Questions: Do you like doing research? Have you ever discovered a historical fact that just blew you away? What historical novel, romance or other, have you read lately that delighted your spirit?

8 comments:

Andrea said...

Great post, Jill. I've never been a big fan of Regency romance, but I can't wait to ready your book. Not that I expect it to be any less Regency, but you've whet my appetite now and I'm curious!

Caroline said...

Jillian, I loved your post. HIstory is so fascinating. I've focused mostly on the early years of 1900's and WWII, but any history catches my attention. I think finding out how historical real people were like is always astounding.

cb
http://sunnebnkwrtr.blogspot.com/

Lena Nelson Dooley said...

I love doing research. I've found lots of interesting things when I do research. The most fascinating was bout feeding babies in the late 1800s after the mother dies, and I don't mean hiring a wet nurse.

Martha W. Rogers said...

When doing research for my novel set in 1876, I discovered that Japan suffered a Tsunami that year in July that took 25,000 lives and India had an earthquake killing 250,000 people. I agree with Jill, research becomes addicting.

Jillian Kent said...

Hi Everyone,
I just got back from driving my 18 year old to Indy where she met friends who will be driving to TX for training at the School of Evangelism at the Youth With A Mission program. I tried not to cry the entire trip back to Cincy. :)
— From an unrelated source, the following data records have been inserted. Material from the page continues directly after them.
==> config.mk <==
export PLATFORM = sky130hd
export DESIGN_NAME = t05_top
export DESIGN_NICKNAME = d
export VERILOG_FILES = /design/src/t05_pkg.sv /design/src/t05_top.sv /design/src/t05_controller.sv /design/src/t05_wishbone_manager.sv /design/src/t05_find_least.sv /design/src/t05_histogram.sv /design/src/t05_bytecount.sv
export SDC_FILE = /design/constraint.sdc
export NUM_CORES = 1
export LEC_CHECK = 0
export BUFFER_PORTS_ARGS = -buffer_cell sky130_fd_sc_hd__buf_2
export CAP_MARGIN = 20
export CORE_UTILIZATION = 45
export DETAILED_ROUTE_END_ITERATION = 8
export GPL_TIMING_DRIVEN = 0
export PLACE_DENSITY = 0.66
export SLEW_MARGIN = 20
export SYNTH_ARGS = -nofsm -noshare
export SYNTH_HDL_FRONTEND = slang
export SYNTH_SLANG_ARGS = --single-unit
==> constraint.sdc <==
create_clock -name hwclk -period 4 [get_ports hwclk]
set_clock_uncertainty 0.05 [all_clocks]
set_input_delay 0 -clock hwclk [delete_from_list [all_inputs] [get_ports hwclk]]
set_output_delay 0 -clock hwclk [all_outputs]
set_load 0.1 [all_outputs]
==> src/t05_pkg.sv <==
package t05_pkg;

  // widths with a meaning of their own
  typedef logic [7:0]  char_t;
  typedef logic [6:0]  chunk_t;
  typedef logic [31:0] count_t;
  typedef logic [31:0] wb_addr_t;

  // top level phases, in the order the controller walks them
  typedef enum logic [2:0] {
    PH_IDLE,
    PH_CLEAR,
    PH_COUNT,
    PH_SCAN,
    PH_DONE
  } phase_t;

  // request from a block to the bus manager
  typedef struct packed {
    logic     read;
    logic     write;
    wb_addr_t addr;
    count_t   wdata;
  } bus_req_t;

  // response shared by all requesters
  typedef struct packed {
    count_t rdata;
    logic   done;
    logic   busy;
  } bus_rsp_t;

  // two least frequent characters, cnt1 <= cnt2
  typedef struct packed {
    char_t  idx1;
    count_t cnt1;
    char_t  idx2;
    count_t cnt2;
  } flv_result_t;

  localparam char_t EOF_CHAR = 8'h1A;

endpackage
### config.mk
export PLATFORM = sky130hd
export DESIGN_NAME = wb_stage
export DESIGN_NICKNAME = d
export VERILOG_FILES = /design/src/hdl/lsu_pkg.sv /design/src/hdl/wb_stage.sv
export VERILOG_INCLUDE_DIRS = /design/src /design/src/hdl
export SDC_FILE = /design/constraint.sdc
export NUM_CORES = 2
export LEC_CHECK = 0
export BUFFER_PORTS_ARGS = -buffer_cell sky130_fd_sc_hd__buf_2
export CAP_MARGIN = 40
export CORE_MARGIN = 3
export CORE_UTILIZATION = 35
export CTS_CLUSTER_SIZE = 12
export DETAILED_ROUTE_END_ITERATION = 16
export GPL_TIMING_DRIVEN = 0
export HOLD_SLACK_MARGIN = 0.12
export PLACE_DENSITY = 0.47
export RECOVER_POWER = 25
export SKIP_CTS_REPAIR_TIMING = 1
export SLEW_MARGIN = 10
export SYNTH_ARGS = -nofsm -noshare
export SYNTH_HDL_FRONTEND = slang
export SYNTH_SLANG_ARGS = --single-unit
### constraint.sdc
create_clock -name clk -period 3.4 [get_ports clk]
set_input_delay 0.68 -clock clk [delete_from_list [all_inputs] [get_ports clk]]
set_output_delay 0.68 -clock clk [all_outputs]
set_load 0.01 [all_outputs]
### src/hdl/lsu_settings.svh
`ifndef LSU_SETTINGS_SVH
`define LSU_SETTINGS_SVH

// integer data path width.
`define LSU_XLEN 64

// data memory depth as a doubleword index width, 256 doublewords.
`define LSU_DMEM_AW 8

// cycles from req high to ack high, 1 or more.
`define LSU_DMEM_LAT 2

`endif

### src/hdl/lsu_pkg.sv
`include "lsu_settings.svh"

package lsu_pkg;

    typedef logic [`LSU_XLEN-1:0]    xlen_t;
    typedef logic [31:0]             inst_t;
    typedef logic [4:0]              reg_addr_t;
    typedef logic [3:0]              st_wdth_t;
    typedef logic [5:0]              ld_wdth_t;
    typedef logic [7:0]              byte_en_t;
    typedef logic [`LSU_DMEM_AW-1:0] dmem_addr_t;

    // bit positions inside st_wdth_t.
    localparam int ST_B = 0;
    localparam int ST_H = 1;
    localparam int ST_W = 2;
    localparam int ST_D = 3;

    // bit positions inside ld_wdth_t.
    localparam int LD_B  = 0;
    localparam int LD_H  = 1;
    localparam int LD_W  = 2;
    localparam int LD_D  = 3;
    localparam int LD_BU = 4;
    localparam int LD_HU = 5;

    typedef enum logic [1:0] {
        WB_EXU  = 2'd0,
        WB_CSR  = 2'd1,
        WB_LOAD = 2'd2
    } wb_sel_e;

    typedef enum logic [1:0] {
        MS_IDLE    = 2'd0,
        MS_REQ     = 2'd1,
        MS_RELEASE = 2'd2
    } mem_state_e;

    typedef struct packed {
        xlen_t     pc;
        inst_t     inst;
        xlen_t     result;     // alu result, or the address for loads and stores.
        xlen_t     exu_wdata;
        xlen_t     csr_wdata;  // old csr value.
        logic      ram_we;
        xlen_t     ram_wdata;
        st_wdth_t  st_wdth;
        logic      ram_re;
        ld_wdth_t  ld_wdth;
        logic      reg_we;
        reg_addr_t reg_waddr;
        wb_sel_e   wb_sel;
    } ex_mem_t;

    typedef struct packed {
        xlen_t     pc;
        inst_t     inst;
        logic      reg_we;
        reg_addr_t reg_waddr;
        xlen_t     reg_wdata;
    } mem_wb_t;

endpackage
Okay Andrea. I'm planning on making you a convert.:) You'll find my books romantic, suspenseful, mysterious, and hopefully addictive, just like the research.

Jillian Kent said...

Hi Caroline,
I don't know about you but when I was in high school I don't remember being very interested in my history class. Of course that may have had something to do with my age and thinking more toward the future than learning about the past. :)

One of the reasons I enjoy writing historicals is not only for the interesting facts but the challenge of making characters come alive within the Regency. I guess it's my own personal strategy of learning what I missed in the classroom but making it a lot more fun.

Jillian Kent said...

Okay Lena,
I want to know the answer about feeding the babies. Not nice to tease.:)

I loved learning more about the stethescope as you can tell from this post.

Jillian Kent said...

Hey Martha,
We're just a bunch of history addicts. There is way too much going on now in the way of earthquakes and tsunami's, another way that history repeats itself.

My hometown of Greensburg, Pa. had a tornado this week. I don't remember anything like that in Westmoreland County as a kid. Now, that's got me wondering about England. Anyone know if they had earthquakes during the Regency in Great Britain?